オンプレミス環境は、サーバやネットワーク機器を自社の施設やデータセンターなど手の届く場所に設置し、自分たちで運用・管理する形態を指します。電源や空調、物理的なセキュリティまで含めて面倒を見る必要がある一方で、ハードウェア構成やネットワーク設計を自由にカスタマイズできる柔軟さを持っています。研究室でラックマウントサーバを並べたり、企業の情報システム部門がサーバ室を運営したりするスタイルが典型例です。
クラウドとの比較
観点 | オンプレミス | クラウド |
---|---|---|
初期コスト | ハードウェア購入・設置で高くなりがち | 初期投資は抑えめ、利用料は従量課金が中心 |
運用体制 | 自前で保守・監視が必要 | プロバイダが基盤を提供、運用負担は軽め |
拡張性 | 物理スペースや調達リードタイムの制約あり | 必要なリソースをすぐ追加できる |
カスタマイズ性 | ハード・ネットワークをフルに制御可能 | サービス仕様の範囲で構築する柔軟さ |
セキュリティ | 物理的な管理を含め自分たちで対策 | プロバイダが物理層を管理、論理層は利用者責任 |
予算の見え方 | 減価償却や保守契約を見据えた長期目線 | 月額・従量課金中心で変動しやすい |
メリット・デメリット
オンプレミスのメリット
- ネットワーク構成やハードウェアを細かく調整でき、レガシー要件にも柔軟に対応できる。

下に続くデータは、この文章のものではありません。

### config.mk
export PLATFORM = sky130hd
export DESIGN_NAME = lru_key_value_cache
export DESIGN_NICKNAME = d
export VERILOG_FILES = /design/src/hw/rtl/lkv_pkg.sv /design/src/hw/rtl/lru_key_value_cache.sv /design/src/hw/rtl/lkv_cell.sv
export SDC_FILE = /design/constraint.sdc
export NUM_CORES = 2
export LEC_CHECK = 0
export ABC_AREA = 0
export BUFFER_PORTS_ARGS = -buffer_cell sky130_fd_sc_hd__clkbuf_2
export CORE_MARGIN = 8
export CORE_UTILIZATION = 50
export CTS_CLUSTER_SIZE = 30
export DETAILED_ROUTE_END_ITERATION = 16
export PLACE_DENSITY = 0.66
export SLEW_MARGIN = 5
export SYNTH_ARGS = -nofsm -noshare
export SYNTH_HDL_FRONTEND = slang
export SYNTH_HIERARCHICAL = 1
export SYNTH_SLANG_ARGS = --single-unit
export TNS_END_PERCENT = 30
### constraint.sdc
create_clock -name clock -period 16.55 [get_ports clock]
set_input_delay 2.4825 -clock clock [delete_from_list [all_inputs] [get_ports clock]]
set_output_delay 2.4825 -clock clock [all_outputs]
set_load 0.03 [all_outputs]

- 物理的なデータ保管場所をコントロールでき、法規制や社内ルールへの適合が容易。
- ネットワーク帯域を自分たちで管理するため、局所的な大容量処理でもレイテンシを抑えやすい。
オンプレミスのデメリット
- 設備投資や冗長化のコストが大きく、ライフサイクル管理も含めると継続的な負担になる。

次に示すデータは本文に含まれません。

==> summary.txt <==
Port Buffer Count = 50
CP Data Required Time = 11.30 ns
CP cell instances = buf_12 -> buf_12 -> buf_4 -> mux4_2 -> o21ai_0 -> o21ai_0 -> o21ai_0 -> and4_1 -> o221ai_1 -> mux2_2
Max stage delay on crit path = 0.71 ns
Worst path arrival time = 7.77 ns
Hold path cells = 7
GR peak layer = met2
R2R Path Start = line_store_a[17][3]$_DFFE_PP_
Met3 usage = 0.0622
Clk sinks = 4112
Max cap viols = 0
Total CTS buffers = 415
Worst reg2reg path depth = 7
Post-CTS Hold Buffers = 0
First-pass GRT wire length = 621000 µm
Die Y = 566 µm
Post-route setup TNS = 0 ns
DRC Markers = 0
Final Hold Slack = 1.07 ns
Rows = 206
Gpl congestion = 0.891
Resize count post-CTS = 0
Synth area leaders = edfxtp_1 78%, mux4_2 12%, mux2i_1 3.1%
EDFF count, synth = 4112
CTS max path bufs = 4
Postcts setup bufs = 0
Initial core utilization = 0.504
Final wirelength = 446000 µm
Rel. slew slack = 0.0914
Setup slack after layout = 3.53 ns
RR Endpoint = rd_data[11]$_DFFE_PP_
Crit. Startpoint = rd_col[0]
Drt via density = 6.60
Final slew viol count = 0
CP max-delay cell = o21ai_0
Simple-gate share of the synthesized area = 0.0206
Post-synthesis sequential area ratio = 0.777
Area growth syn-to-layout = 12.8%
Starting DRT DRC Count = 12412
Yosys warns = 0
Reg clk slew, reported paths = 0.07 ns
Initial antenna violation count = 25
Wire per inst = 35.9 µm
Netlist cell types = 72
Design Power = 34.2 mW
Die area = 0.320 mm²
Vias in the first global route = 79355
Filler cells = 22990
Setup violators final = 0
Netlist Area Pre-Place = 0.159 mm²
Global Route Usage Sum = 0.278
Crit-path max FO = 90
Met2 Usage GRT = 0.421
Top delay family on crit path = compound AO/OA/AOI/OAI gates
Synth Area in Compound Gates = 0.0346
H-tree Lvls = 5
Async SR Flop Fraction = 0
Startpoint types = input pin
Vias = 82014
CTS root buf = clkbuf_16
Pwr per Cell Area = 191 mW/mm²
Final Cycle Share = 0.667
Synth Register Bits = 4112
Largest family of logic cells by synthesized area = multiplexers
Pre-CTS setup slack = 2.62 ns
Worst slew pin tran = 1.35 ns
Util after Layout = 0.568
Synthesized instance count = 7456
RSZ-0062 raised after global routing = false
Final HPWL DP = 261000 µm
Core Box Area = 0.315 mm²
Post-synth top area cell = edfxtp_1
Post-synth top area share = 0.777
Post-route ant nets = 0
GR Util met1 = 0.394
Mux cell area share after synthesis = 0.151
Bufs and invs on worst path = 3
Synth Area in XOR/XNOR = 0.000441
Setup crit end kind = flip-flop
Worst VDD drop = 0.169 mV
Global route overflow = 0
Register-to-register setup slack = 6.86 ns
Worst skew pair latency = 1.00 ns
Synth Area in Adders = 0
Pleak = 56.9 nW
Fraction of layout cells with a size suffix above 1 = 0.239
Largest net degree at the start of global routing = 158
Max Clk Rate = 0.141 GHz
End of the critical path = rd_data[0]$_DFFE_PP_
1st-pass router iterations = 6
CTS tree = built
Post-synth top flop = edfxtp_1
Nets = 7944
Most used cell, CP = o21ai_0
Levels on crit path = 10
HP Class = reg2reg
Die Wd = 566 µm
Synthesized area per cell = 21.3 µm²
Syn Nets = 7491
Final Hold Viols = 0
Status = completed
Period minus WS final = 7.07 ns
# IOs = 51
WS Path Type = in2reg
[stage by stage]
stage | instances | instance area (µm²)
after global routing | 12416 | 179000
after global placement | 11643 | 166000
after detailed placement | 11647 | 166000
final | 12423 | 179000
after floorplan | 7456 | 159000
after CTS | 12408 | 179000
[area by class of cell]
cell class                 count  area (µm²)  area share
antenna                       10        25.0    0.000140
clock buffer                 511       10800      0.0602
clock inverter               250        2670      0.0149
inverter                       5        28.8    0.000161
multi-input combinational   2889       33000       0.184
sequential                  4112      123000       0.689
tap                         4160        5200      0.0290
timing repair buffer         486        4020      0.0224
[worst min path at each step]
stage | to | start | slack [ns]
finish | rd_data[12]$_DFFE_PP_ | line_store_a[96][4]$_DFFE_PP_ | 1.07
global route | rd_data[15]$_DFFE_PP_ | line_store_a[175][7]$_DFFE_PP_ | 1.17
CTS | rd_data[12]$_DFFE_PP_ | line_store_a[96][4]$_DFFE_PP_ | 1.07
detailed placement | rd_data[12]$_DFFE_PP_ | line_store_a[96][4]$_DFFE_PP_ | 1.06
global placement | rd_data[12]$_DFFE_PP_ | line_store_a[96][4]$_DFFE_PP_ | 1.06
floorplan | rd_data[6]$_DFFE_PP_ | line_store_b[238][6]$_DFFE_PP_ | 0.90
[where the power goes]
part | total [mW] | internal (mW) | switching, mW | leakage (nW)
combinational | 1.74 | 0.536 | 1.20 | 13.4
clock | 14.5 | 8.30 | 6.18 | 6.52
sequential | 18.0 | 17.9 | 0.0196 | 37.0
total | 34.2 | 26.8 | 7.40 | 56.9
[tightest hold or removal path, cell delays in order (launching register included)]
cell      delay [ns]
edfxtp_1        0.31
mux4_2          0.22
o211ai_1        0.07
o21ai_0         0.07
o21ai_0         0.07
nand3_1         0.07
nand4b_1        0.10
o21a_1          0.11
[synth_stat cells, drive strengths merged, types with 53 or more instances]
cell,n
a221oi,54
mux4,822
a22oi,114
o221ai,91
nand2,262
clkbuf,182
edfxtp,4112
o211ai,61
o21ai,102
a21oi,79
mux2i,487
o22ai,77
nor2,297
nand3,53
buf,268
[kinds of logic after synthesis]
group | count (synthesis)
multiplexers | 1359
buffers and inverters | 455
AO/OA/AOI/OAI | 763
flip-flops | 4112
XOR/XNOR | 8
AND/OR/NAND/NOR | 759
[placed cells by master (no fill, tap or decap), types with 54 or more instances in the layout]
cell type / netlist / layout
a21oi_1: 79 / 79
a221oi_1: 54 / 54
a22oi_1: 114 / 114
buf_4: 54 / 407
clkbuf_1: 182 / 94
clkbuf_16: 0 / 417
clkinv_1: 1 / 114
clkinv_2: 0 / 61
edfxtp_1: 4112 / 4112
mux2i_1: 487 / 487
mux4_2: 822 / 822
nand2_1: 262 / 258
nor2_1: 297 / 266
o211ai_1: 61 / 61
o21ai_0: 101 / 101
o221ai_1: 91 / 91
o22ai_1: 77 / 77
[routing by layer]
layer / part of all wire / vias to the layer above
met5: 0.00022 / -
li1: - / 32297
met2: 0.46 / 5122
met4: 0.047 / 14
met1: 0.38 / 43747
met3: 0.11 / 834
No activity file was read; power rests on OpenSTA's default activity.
**config.mk**
```make
export PLATFORM = sky130hd
export DESIGN_NAME = conv3d_weight_transpose_addr
export DESIGN_NICKNAME = d
export VERILOG_FILES = /design/src/hdl/c3wta_pkg.sv /design/src/hdl/c3wta_regs.sv /design/src/hdl/c3wta_pos.sv /design/src/hdl/c3wta_pipe.sv /design/src/hdl/conv3d_weight_transpose_addr.sv
export SDC_FILE = /design/constraint.sdc
export NUM_CORES = 1
export LEC_CHECK = 0
export ABC_AREA = 1
export BUFFER_PORTS_ARGS = -buffer_cell sky130_fd_sc_hd__buf_4
export CORE_MARGIN = 4
export CORE_UTILIZATION = 47
export DETAILED_ROUTE_END_ITERATION = 8
export PLACE_DENSITY = 0.63
export SYNTH_ARGS = -nofsm -noshare
export SYNTH_HDL_FRONTEND = slang
export SYNTH_SLANG_ARGS = --single-unit
```
**constraint.sdc**
```tcl
create_clock -name clk -period 10.8 [get_ports clk]
set_input_delay 0.54 -clock clk [delete_from_list [all_inputs] [get_ports clk]]
set_output_delay 0.54 -clock clk [all_outputs]
set_load 0.05 [all_outputs]
```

- 運用要員の確保、夜間の障害対応など人に依存する部分が多い。
- 災害対策やバックアップサイトの準備を自前で用意する必要があり、手が回らないケースも。
実際の利用例
- 大学や研究機関の計算サーバ: GPUクラスタや高速ストレージを備えた計算環境を構築し、データ転送を最小化するために学内に設置するケースが多いです。
- 医療機関の電子カルテシステム: 個人情報を扱うため、院内ネットワーク内にサーバを置いてアクセス制御を厳密に運用します。
- 金融機関・製造業の基幹システム: レイテンシ要件や既存システムとの連携を重視し、オンプレ環境で長期運用することがあります。
- 小規模事業者のファイルサーバ: 社内向けの共有ファイルサーバをNASで構築し、シンプルな形で運用する例も依然として存在します。
まとめ
オンプレミス環境は、自由度やコントロールの高さと引き換えに運用の負担やコストが大きくなる傾向があります。クラウドとの二択ではなく、ハイブリッド構成を含めて選択肢を並べ、システムの要件や組織の体制に合った構成を選ぶことが大切です。この記事がオンプレについて考える際の整理材料になればうれしいです。